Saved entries
++++

<file path="src/hdl/fbpa_pkg.sv">
package fbpa_pkg;

	// Defaults for the top-level parameters.
	localparam int NUM_BLOCKS_DEF    = 256;
	localparam int POINTER_BYTES_DEF = 4;

	// Field widths fixed by the interface.
	localparam int ADDR_W   = 32;
	localparam int BSIZE_W  = 16;
	localparam int BCOUNT_W = 9;
	localparam int FREE_W   = 9;
	// A rounded block size can reach one past the 16-bit range.
	localparam int SZ_W     = BSIZE_W + 1;

	// Request modes.
	localparam logic [1:0] MODE_ALLOC         = 2'd0;
	localparam logic [1:0] MODE_FREE_CHECKED  = 2'd1;
	localparam logic [1:0] MODE_FREE_UNCHECKED = 2'd2;
	localparam logic [1:0] MODE_REBUILD       = 2'd3;

	// Response status codes.
	localparam logic [1:0] STATUS_OK       = 2'd0;
	localparam logic [1:0] STATUS_EMPTY    = 2'd1;
	localparam logic [1:0] STATUS_BAD_ADDR = 2'd2;

	// Configuration register indexes.
	localparam logic [1:0] REG_BASE_ADDRESS = 2'd0;
	localparam logic [1:0] REG_BLOCK_SIZE   = 2'd1;
	localparam logic [1:0] REG_BLOCK_COUNT  = 2'd2;

	typedef struct packed {
		logic [1:0]        mode;
		logic [ADDR_W-1:0] block_address;
	} req_t;

	typedef struct packed {
		logic [1:0]        status;
		logic [ADDR_W-1:0] granted_address;
		logic [FREE_W-1:0] blocks_free;
	} rsp_t;

endpackage

</file>
<file path="src/hdl/fixed_block_pool_allocator_top.sv">
// Fixed-size block pool allocator. The free list of block indices lives in a one-port-read,
// one-port-write RAM as a LIFO chain; the head index and the free count are registers. An
// allocate that grants a block passes through these states: S_SIZE_A and S_SIZE_B derive the
// rounded block size, S_ALLOC_RD reads the link of the head block, S_ALLOC_FIN forms the
// granted address; an allocate on an empty pool answers from S_ALLOC_RD. A free runs the
// 32-step restoring divider that turns the byte offset into a block index. A rebuild
// writes one link per cycle over the clamped pool size. After reset the block runs the same
// rebuild over min(256, NUM_BLOCKS) entries, during which it stalls requests; configuration
// writes are taken at all times but must only be issued while idle. A response waits in an
// output register, so the next request is taken while it is held.
module fixed_block_pool_allocator_top #(
	parameter int NUM_BLOCKS    = fbpa_pkg::NUM_BLOCKS_DEF,
	parameter int POINTER_BYTES = fbpa_pkg::POINTER_BYTES_DEF
) (
	input  logic                        clk,
	input  logic                        arst_n,
	input  logic                        req_valid,
	output logic                        req_stall,
	input  fbpa_pkg::req_t              req,
	output logic                        rsp_valid,
	input  logic                        rsp_stall,
	output fbpa_pkg::rsp_t              rsp,
	input  logic                        cfg_valid,
	output logic                        cfg_ready,
	input  logic [1:0]                  cfg_index,
	input  logic [fbpa_pkg::ADDR_W-1:0] cfg_data
);

	localparam int IDX_W  = $clog2(NUM_BLOCKS);
	localparam int CNT_W  = $clog2(NUM_BLOCKS + 1);
	localparam int NW     = (CNT_W > fbpa_pkg::BCOUNT_W) ? CNT_W : fbpa_pkg::BCOUNT_W;
	localparam int SZ_W   = fbpa_pkg::SZ_W;
	localparam int AW     = fbpa_pkg::ADDR_W;
	localparam int PB_W   = 4;
	// Reciprocal for the round-up division by the pointer size; exact for sizes below 2^17.
	localparam int SH     = 20;
	localparam int RECIP  = (2 ** SH + POINTER_BYTES - 1) / POINTER_BYTES;
	localparam int LIM_W  = SZ_W + NW;
	localparam int CMP_W  = (LIM_W > AW) ? LIM_W : AW;
	localparam int RST_N  = (NUM_BLOCKS < 256) ? NUM_BLOCKS : 256;

	typedef enum logic [3:0] {
		S_IDLE,
		S_REBUILD,
		S_SIZE_A,
		S_SIZE_B,
		S_ALLOC_RD,
		S_ALLOC_FIN,
		S_FREE_CHK,
		S_FREE_DIV,
		S_FREE_PUSH,
		S_DONE
	} state_t;

	state_t state_q;

	logic [AW-1:0]                     base_q;
	logic [fbpa_pkg::BSIZE_W-1:0]      bsize_q;
	logic [fbpa_pkg::BCOUNT_W-1:0]     bcount_q;

	logic [1:0]                        mode_q;
	logic [AW-1:0]                     addr_q;
	logic [IDX_W-1:0]                  head_q;
	logic [CNT_W-1:0]                  free_q;
	logic [CNT_W-1:0]                  cursor_q;
	logic [CNT_W-1:0]                  n_q;
	logic                              auto_q;
	logic [SZ_W+SH-1:0]                prod_q;
	logic [SZ_W-1:0]                   size_q;
	logic [IDX_W+SZ_W-1:0]             mul_q;
	logic [LIM_W-1:0]                  limit_q;
	logic [AW-1:0]                     offset_q;
	logic                              below_q;
	logic [AW-1:0]                     quo_q;
	logic [SZ_W-1:0]                   rem_q;
	logic [4:0]                        cnt_q;
	fbpa_pkg::rsp_t                    res_q;
	fbpa_pkg::rsp_t                    rsp_q;
	logic                              rsp_valid_q;

	logic [NW-1:0]                     bc_ext;
	logic [CNT_W-1:0]                  n_eff;
	logic [SZ_W-1:0]                   bs_ext;
	logic [SZ_W-1:0]                   bs_min;
	logic [SZ_W-1:0]                   bs_up;
	logic [CNT_W-1:0]                  cur_inc;
	logic [SZ_W:0]                     rem_sh;
	logic                              rem_ge;
	logic                              bad;
	logic                              req_acc;
	logic                              rsp_free;

	logic                              ram_we;
	logic [IDX_W-1:0]                  ram_waddr;
	logic [IDX_W-1:0]                  ram_wdata;
	logic [IDX_W-1:0]                  ram_rdata;

	fbpa_ram #(
		.WIDTH(IDX_W),
		.DEPTH(NUM_BLOCKS)
	) u_link_ram (
		.clk  (clk),
		.we   (ram_we),
		.waddr(ram_waddr),
		.wdata(ram_wdata),
		.raddr(head_q),
		.rdata(ram_rdata)
	);

	assign cfg_ready = 1'b1;
	assign req_stall = (state_q != S_IDLE);
	assign req_acc   = req_valid && !req_stall;
	assign rsp_valid = rsp_valid_q;
	assign rsp       = rsp_q;
	assign rsp_free  = !rsp_valid_q || !rsp_stall;

	always_comb begin
		bc_ext  = NW'(bcount_q);
		n_eff   = (bc_ext > NW'(NUM_BLOCKS)) ? CNT_W'(NUM_BLOCKS) : CNT_W'(bc_ext);
		bs_ext  = SZ_W'(bsize_q);
		bs_min  = (bs_ext < SZ_W'(POINTER_BYTES)) ? SZ_W'(POINTER_BYTES) : bs_ext;
		bs_up   = bs_min + SZ_W'(POINTER_BYTES - 1);
		cur_inc = cursor_q + 1'b1;
		rem_sh  = {rem_q, quo_q[AW-1]};
		rem_ge  = (rem_sh >= {1'b0, size_q});
		bad     = (addr_q == '0)
			|| ((mode_q == fbpa_pkg::MODE_FREE_CHECKED)
				&& (below_q || (CMP_W'(offset_q) >= CMP_W'(limit_q))))
			|| (quo_q >= AW'(NUM_BLOCKS))
			|| (free_q >= CNT_W'(NUM_BLOCKS));
	end

	always_comb begin
		ram_we    = 1'b0;
		ram_waddr = cursor_q[IDX_W-1:0];
		ram_wdata = '0;
		if (state_q == S_REBUILD && cursor_q < n_q) begin
			ram_we    = 1'b1;
			ram_wdata = (cur_inc < n_q) ? cur_inc[IDX_W-1:0] : '0;
		end else if (state_q == S_FREE_PUSH && !bad) begin
			ram_we    = 1'b1;
			ram_waddr = quo_q[IDX_W-1:0];
			ram_wdata = head_q;
		end
	end

	always_ff @(posedge clk or negedge arst_n) begin
		if (!arst_n) begin
			base_q      <= '0;
			bsize_q     <= fbpa_pkg::BSIZE_W'(4);
			bcount_q    <= fbpa_pkg::BCOUNT_W'(256);
		end else if (cfg_valid && cfg_ready) begin
			unique case (cfg_index)
				fbpa_pkg::REG_BASE_ADDRESS: base_q   <= cfg_data;
				fbpa_pkg::REG_BLOCK_SIZE:   bsize_q  <= cfg_data[fbpa_pkg::BSIZE_W-1:0];
				fbpa_pkg::REG_BLOCK_COUNT:  bcount_q <= cfg_data[fbpa_pkg::BCOUNT_W-1:0];
				default: ;
			endcase
		end
	end

	always_ff @(posedge clk or negedge arst_n) begin
		if (!arst_n) begin
			state_q     <= S_REBUILD;
			head_q      <= '0;
			free_q      <= '0;
			cursor_q    <= '0;
			n_q         <= CNT_W'(RST_N);
			auto_q      <= 1'b1;
			rsp_valid_q <= 1'b0;
		end else begin
			// A finished transaction refills the output register as the old one leaves.
			if (state_q == S_DONE && rsp_free) begin
				rsp_valid_q <= 1'b1;
			end else if (rsp_valid_q && !rsp_stall) begin
				rsp_valid_q <= 1'b0;
			end
			unique case (state_q)
				S_IDLE: begin
					if (req_acc) begin
						mode_q <= req.mode;
						addr_q <= req.block_address;
						if (req.mode == fbpa_pkg::MODE_REBUILD) begin
							n_q     <= n_eff;
							auto_q  <= 1'b0;
							state_q <= S_REBUILD;
						end else begin
							state_q <= S_SIZE_A;
						end
					end
				end
				S_REBUILD: begin
					if (cursor_q < n_q) begin
						cursor_q <= cur_inc;
					end else begin
						cursor_q <= '0;
						head_q   <= '0;
						free_q   <= n_q;
						res_q.status          <= fbpa_pkg::STATUS_OK;
						res_q.granted_address <= '0;
						res_q.blocks_free     <= fbpa_pkg::FREE_W'(n_q);
						state_q  <= auto_q ? S_IDLE : S_DONE;
					end
				end
				S_SIZE_A: begin
					prod_q  <= (SZ_W + SH)'(bs_up) * (SZ_W + SH)'(RECIP);
					state_q <= S_SIZE_B;
				end
				S_SIZE_B: begin
					size_q  <= SZ_W'(prod_q[SZ_W+SH-1:SH] * PB_W'(POINTER_BYTES));
					state_q <= (mode_q == fbpa_pkg::MODE_ALLOC) ? S_ALLOC_RD : S_FREE_CHK;
				end
				S_ALLOC_RD: begin
					if (free_q == '0) begin
						res_q.status          <= fbpa_pkg::STATUS_EMPTY;
						res_q.granted_address <= '0;
						res_q.blocks_free     <= '0;
						state_q <= S_DONE;
					end else begin
						mul_q   <= head_q * size_q;
						state_q <= S_ALLOC_FIN;
					end
				end
				S_ALLOC_FIN: begin
					head_q <= ram_rdata;
					free_q <= free_q - 1'b1;
					res_q.status          <= fbpa_pkg::STATUS_OK;
					res_q.granted_address <= base_q + AW'(mul_q);
					res_q.blocks_free     <= fbpa_pkg::FREE_W'(free_q - 1'b1);
					state_q <= S_DONE;
				end
				S_FREE_CHK: begin
					offset_q <= addr_q - base_q;
					quo_q    <= addr_q - base_q;
					below_q  <= (addr_q < base_q);
					limit_q  <= size_q * NW'(n_eff);
					rem_q    <= '0;
					cnt_q    <= '0;
					state_q  <= S_FREE_DIV;
				end
				S_FREE_DIV: begin
					// One quotient bit per cycle, most significant first.
					rem_q <= rem_ge ? SZ_W'(rem_sh - {1'b0, size_q}) : rem_sh[SZ_W-1:0];
					quo_q <= {quo_q[AW-2:0], rem_ge};
					cnt_q <= cnt_q + 1'b1;
					if (cnt_q == 5'd31) begin
						state_q <= S_FREE_PUSH;
					end
				end
				S_FREE_PUSH: begin
					res_q.granted_address <= '0;
					if (bad) begin
						res_q.status      <= fbpa_pkg::STATUS_BAD_ADDR;
						res_q.blocks_free <= fbpa_pkg::FREE_W'(free_q);
					end else begin
						head_q <= quo_q[IDX_W-1:0];
						free_q <= free_q + 1'b1;
						res_q.status      <= fbpa_pkg::STATUS_OK;
						res_q.blocks_free <= fbpa_pkg::FREE_W'(free_q + 1'b1);
					end
					state_q <= S_DONE;
				end
				S_DONE: begin
					if (rsp_free) begin
						rsp_q       <= res_q;
						state_q     <= S_IDLE;
					end
				end
				default: state_q <= S_IDLE;
			endcase
		end
	end

`ifndef NO_ASSERTIONS
	// The free list can never count more entries than the link memory holds.
	a_free_bound: assert property (@(posedge clk) disable iff (!arst_n)
		free_q <= CNT_W'(NUM_BLOCKS))
		else $error("free count exceeds pool depth");

	// An accepted request keeps the request side stalled until its work is done.
	a_busy_after_accept: assert property (@(posedge clk) disable iff (!arst_n)
		req_acc |=> req_stall)
		else $error("request side not stalled after acceptance");

	// The rebuild cursor is parked at zero whenever no rebuild is in progress.
	a_cursor_idle: assert property (@(posedge clk) disable iff (!arst_n)
		(state_q == S_IDLE) |-> (cursor_q == '0))
		else $error("rebuild cursor not cleared while idle");

	// A failed response (any status other than OK) carries a zero address.
	a_empty_no_grant: assert property (@(posedge clk) disable iff (!arst_n)
		(rsp_valid && rsp.status != fbpa_pkg::STATUS_OK) |-> (rsp.granted_address == '0))
		else $error("address granted on a failed transaction");
`endif

endmodule

</file>
<file path="src/hdl/fbpa_ram.sv">
module fbpa_ram #(
	parameter int WIDTH = 8,
	parameter int DEPTH = 256
) (
	input  logic                     clk,
	input  logic                     we,
	input  logic [$clog2(DEPTH)-1:0] waddr,
	input  logic [WIDTH-1:0]         wdata,
	input  logic [$clog2(DEPTH)-1:0] raddr,
	output logic [WIDTH-1:0]         rdata
);

	logic [WIDTH-1:0] mem [DEPTH];

	always_ff @(posedge clk) begin
		if (we) begin
			mem[waddr] <= wdata;
		end
		rdata <= mem[raddr];
	end

endmodule

</file>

++++

EXERCISE BRIEF: Look above for the line containing "free_q <= free_q + 1'b1;" and the line containing "default: state_q <= S_IDLE;". Transcribe both, with the lines between them, exactly.

FINAL ANSWER:
						free_q <= free_q + 1'b1;
						res_q.status      <= fbpa_pkg::STATUS_OK;
						res_q.blocks_free <= fbpa_pkg::FREE_W'(free_q + 1'b1);
					end
					state_q <= S_DONE;
				end
				S_DONE: begin
					if (rsp_free) begin
						rsp_q       <= res_q;
						state_q     <= S_IDLE;
					end
				end
				default: state_q <= S_IDLE;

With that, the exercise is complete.